(ORDO NEWS) — Voyager 1 is the furthest human-made object from Earth. Having flown past Jupiter, Saturn, Uranus and Neptune, it is now almost 15 billion miles (24 billion kilometers) from Earth in interstellar space.
Both Voyager 1 and its twin, Voyager 2, carry pieces of humanity with them in the form of their golden records.
These messages in a bottle include spoken greetings in 55 languages, sounds and images of nature, an album of recordings and images of numerous cultures, and a written greeting from Jimmy Carter, who was President of the United States when the spacecraft left Earth in 1977.
The “gold records” were designed to last a billion years in space, but in a recent analysis of the paths and dangers these explorers might face, astronomers have calculated that they could exist for trillions of years without ever approaching the stars.
Having spent my career in religion and science, I have thought a lot about how spiritual ideas intersect with technological advances. The incredible longevity of the Voyager spacecraft provides a unique, tangible starting point for exploring the ideas of immortality.
For many people, immortality is the eternal existence of the soul or spirit after death. It can also mean the continuation of a person’s legacy in memory and records. Through its Golden Record, each Voyager provides such a legacy, but only if it is discovered and appreciated by an alien civilization in the distant future.
Life after death
Religious ideas about immortality are many and varied. Most religions provide for a posthumous career for the soul or spirit of a person, and these range from eternal residence among the stars to reincarnation.
The ideal eternal life for many Christians and Muslims is an eternal stay in the presence of God in heaven or paradise.
Judaism’s teachings about what happens after death are less clear. According to the Hebrew Bible, the dead are just “shadows” in a dark place called Sheol. Some rabbinical authorities believe in the resurrection of the righteous and even in the eternal status of souls.
Immortality is not limited to the individual. It can also be collective. For many Jews, the ultimate fate of Israel or its people is of paramount importance. Many Christians look forward to the future general resurrection of all the dead and the coming of the Kingdom of God for believers.
Jimmy Carter, whose message and autograph is immortalized in the Golden Records, is a progressive Southern Baptist and a living example of the religious hope for immortality.

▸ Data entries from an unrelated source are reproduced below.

From an optimization exercise on the open Yosys and OpenROAD flow, aimed at small area; shortcuts taken in it are not production practice. The RTL was checked by simulation tests, not by an equivalence proof against the original design. Power is estimated from default activity; no workload was simulated.

<file path="run.sh">
#!/bin/bash
# synth_recipe.tcl (not shown) runs the flow's synth.tcl, then flattens the netlist and writes it again
# the make line also repeats each setting of config.mk as NAME=value (left out here)
make -C /OpenROAD-flow-scripts/flow DESIGN_CONFIG=/design/flow/config.mk WORK_HOME=/design/flow/orfs CLKGATE_MAP_FILE= SYNTH_SCRIPT=/design/flow/synth_recipe.tcl finish
</file>
<file path="config.mk">
export PLATFORM = sky130hd
export DESIGN_NAME = aes256_key_expand
export DESIGN_NICKNAME = aes256_key_expand
export VERILOG_FILES = /design/flow/design.v
export SDC_FILE = /design/flow/constraint.sdc
export NUM_CORES = 4
export LEC_CHECK = 0
export CAP_MARGIN = 20
export CORE_MARGIN = 2
export CORE_UTILIZATION = 25
export PLACE_DENSITY = 0.5
export SLEW_MARGIN = 20
</file>
<file path="design.v">
`default_nettype none
package aes_pkg;
  localparam logic [7:0] RCON_INIT = 8'h01;
  localparam logic [2047:0] SBOX_TBL = {
    128'h637c777bf26b6fc53001672bfed7ab76,
    128'hca82c97dfa5947f0add4a2af9ca472c0,
    128'hb7fd9326363ff7cc34a5e5f171d83115,
    128'h04c723c31896059a071280e2eb27b275,
    128'h09832c1a1b6e5aa0523bd6b329e32f84,
    128'h53d100ed20fcb15b6acbbe394a4c58cf,
    128'hd0efaafb434d338545f9027f503c9fa8,
    128'h51a3408f929d38f5bcb6da2110fff3d2,
    128'hcd0c13ec5f974417c4a77e3d645d1973,
    128'h60814fdc222a908846eeb814de5e0bdb,
    128'he0323a0a4906245cc2d3ac629195e479,
    128'he7c8376d8dd54ea96c56f4ea657aae08,
    128'hba78252e1ca6b4c6e8dd741f4bbd8b8a,
    128'h703eb5664803f60e613557b986c11d9e,
    128'he1f8981169d98e949b1e87e9ce5528df,
    128'h8ca1890dbfe6426841992d0fb054bb16
  };
  typedef enum logic [1:0] {
    IDLE  = 2'd0,
    GEN   = 2'd1,
    DRAIN = 2'd2
  } state_t;
  function automatic logic [7:0] sbox(input logic [7:0] b);
    logic [10:0] idx;
    idx = {~b, 3'b000};
    sbox = SBOX_TBL[idx +: 8];
  endfunction
  function automatic logic [7:0] xtime(input logic [7:0] b);
    xtime = {b[6:0], 1'b0} ^ (b[7] ? 8'h1b : 8'h00);
  endfunction
  function automatic int nr_from_nk(input int nk);
    nr_from_nk = nk + 6;
  endfunction
endpackage
`default_nettype wire
`default_nettype none
module aes_subword
(
  input  logic [31:0] i_word,
  output logic [31:0] o_word
);
  for (genvar b = 0; b < 4; b++) begin : g_byte
    assign o_word[8*b +: 8] = aes_pkg::sbox(i_word[8*b +: 8]);
  end
endmodule
`default_nettype wire
`default_nettype none
module aes_key_expand
#(
  parameter int NK = 4
) (
  input  logic            clk,
  input  logic            reset,
  input  logic            start,
  input  logic [32*NK-1:0] key_in,
  output logic            busy,
  output logic            rk_valid,
  input  logic            rk_ready,
  output logic [3:0]      rk_round,
  output logic [31:0]     k0_out,
  output logic [31:0]     k1_out,
  output logic [31:0]     k2_out,
  output logic [31:0]     k3_out,
  output logic            done
);
  localparam int NR = aes_pkg::nr_from_nk(NK);
  localparam int NW = 4 * (NR + 1);
  aes_pkg::state_t            r_state;
  logic [32*NK-1:0]  r_win;
  logic [95:0]       r_asm;
  logic [5:0]        r_idx;
  logic [2:0]        r_mod;
  logic [3:0]        r_grp;
  logic [7:0]        r_rcon;
  logic [31:0] w_old, w_prev, w_sub_in, w_sub_out, w_temp, w_new;
  logic        w_copy, w_use_rcon, w_fourth, w_stall, w_adv;
  assign w_old      = r_win[32*NK-1 -: 32];
  assign w_prev     = r_win[31:0];
  assign w_copy     = (r_idx < 6'(NK));
  assign w_use_rcon = !w_copy && (r_mod == 3'd0);
  assign w_sub_in   = (r_mod == 3'd0) ? {w_prev[23:0], w_prev[31:24]} : w_prev;
  aes_subword u_subword (
    .i_word (w_sub_in),
    .o_word (w_sub_out)
  );
  always_comb begin
    w_temp = w_prev;
    if (w_use_rcon)
      w_temp = w_sub_out ^ {r_rcon, 24'h0};
    else if (NK == 8 && r_mod == 3'd4)
      w_temp = w_sub_out;
  end
  assign w_new    = w_copy ? w_old : (w_old ^ w_temp);
  assign w_fourth = (r_idx[1:0] == 2'd3);
  assign w_stall  = w_fourth && rk_valid && !rk_ready;
  assign w_adv    = (r_state == aes_pkg::GEN) && !w_stall;
  always_ff @(posedge clk) begin
    if (reset) begin
      r_state  <= aes_pkg::IDLE;
      r_win    <= '0;
      r_asm    <= '0;
      r_idx    <= '0;
      r_mod    <= '0;
      r_grp    <= '0;
      r_rcon   <= aes_pkg::RCON_INIT;
      busy     <= 1'b0;
      rk_valid <= 1'b0;
      rk_round <= '0;
      k0_out   <= '0;
      k1_out   <= '0;
      k2_out   <= '0;
      k3_out   <= '0;
      done     <= 1'b0;
    end else begin
      done <= 1'b0;
      if (rk_valid && rk_ready)
        rk_valid <= 1'b0;
      case (r_state)
        aes_pkg::IDLE: begin
          if (start) begin
            r_win   <= key_in;
            r_idx   <= '0;
            r_mod   <= '0;
            r_grp   <= '0;
            r_rcon  <= aes_pkg::RCON_INIT;
            busy    <= 1'b1;
            r_state <= aes_pkg::GEN;
          end
        end
        aes_pkg::GEN: begin
          if (w_adv) begin
            r_win <= {r_win[32*NK-33:0], w_new};
            r_idx <= r_idx + 6'd1;
            r_mod <= (r_mod == 3'(NK-1)) ? 3'd0 : r_mod + 3'd1;
            if (w_use_rcon)
              r_rcon <= aes_pkg::xtime(r_rcon);
            if (w_fourth) begin
              k0_out   <= r_asm[95:64];
              k1_out   <= r_asm[63:32];
              k2_out   <= r_asm[31:0];
              k3_out   <= w_new;
              rk_valid <= 1'b1;
              rk_round <= r_grp;
              r_grp    <= r_grp + 4'd1;
            end else begin
              r_asm <= {r_asm[63:0], w_new};
            end
            if (r_idx == 6'(NW-1))
              r_state <= aes_pkg::DRAIN;
          end
        end
        aes_pkg::DRAIN: begin
          if (rk_valid && rk_ready) begin
            busy    <= 1'b0;
            done    <= 1'b1;
            r_state <= aes_pkg::IDLE;
          end
        end
        default: r_state <= aes_pkg::IDLE;
      endcase
    end
  end
endmodule
`default_nettype wire
`default_nettype none
module aes256_key_expand (
  input  logic         clk,
  input  logic         reset,
  input  logic         start,
  input  logic [255:0] key_in,
  output logic         busy,
  output logic         rk_valid,
  input  logic         rk_ready,
  output logic [3:0]   rk_round,
  output logic [31:0]  k0_out,
  output logic [31:0]  k1_out,
  output logic [31:0]  k2_out,
  output logic [31:0]  k3_out,
  output logic         done
);
  aes_key_expand #(.NK(8)) u_core (
    .clk      (clk),
    .reset    (reset),
    .start    (start),
    .key_in   (key_in),
    .busy     (busy),
    .rk_valid (rk_valid),
    .rk_ready (rk_ready),
    .rk_round (rk_round),
    .k0_out   (k0_out),
    .k1_out   (k1_out),
    .k2_out   (k2_out),
    .k3_out   (k3_out),
    .done     (done)
  );
endmodule
`default_nettype wire
</file>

Now, battling brain cancer and approaching the age of 100, he is thinking about death. After he was diagnosed, Carter concluded in one of his sermons: “It doesn’t matter to me whether I die or live. … My Christian faith includes complete assurance of life after death. Therefore, I am going to live again after death “.
It is plausible to conclude that the possibility of an alien witnessing the Golden Record and learning about Carter’s identity billions of years in the future will bring him little extra comfort.
Carter’s knowledge of his ultimate destiny is the measure of his deep belief in the immortality of his soul. In this sense, he probably represents people of various faiths.
Secular immortality
For secular or non-religious people, there is little consolation in the call for the continuation of the existence of the soul or spirit after death.
Carl Sagan, who conceived and directed the development of the Golden Recordings, wrote of the afterlife: “I don’t know of anything to suggest that this is anything more than just wishful thinking.”
He was more saddened by the thought that he might miss important life experiences – for example, watching his children grow up – than by the expected destruction of his consciousness with brain death.
For people like Sagan, there are other options for immortality. These include freezing and preserving the body for future physical resurrection, or uploading one’s consciousness and turning it into a digital form that will long outlive the brain.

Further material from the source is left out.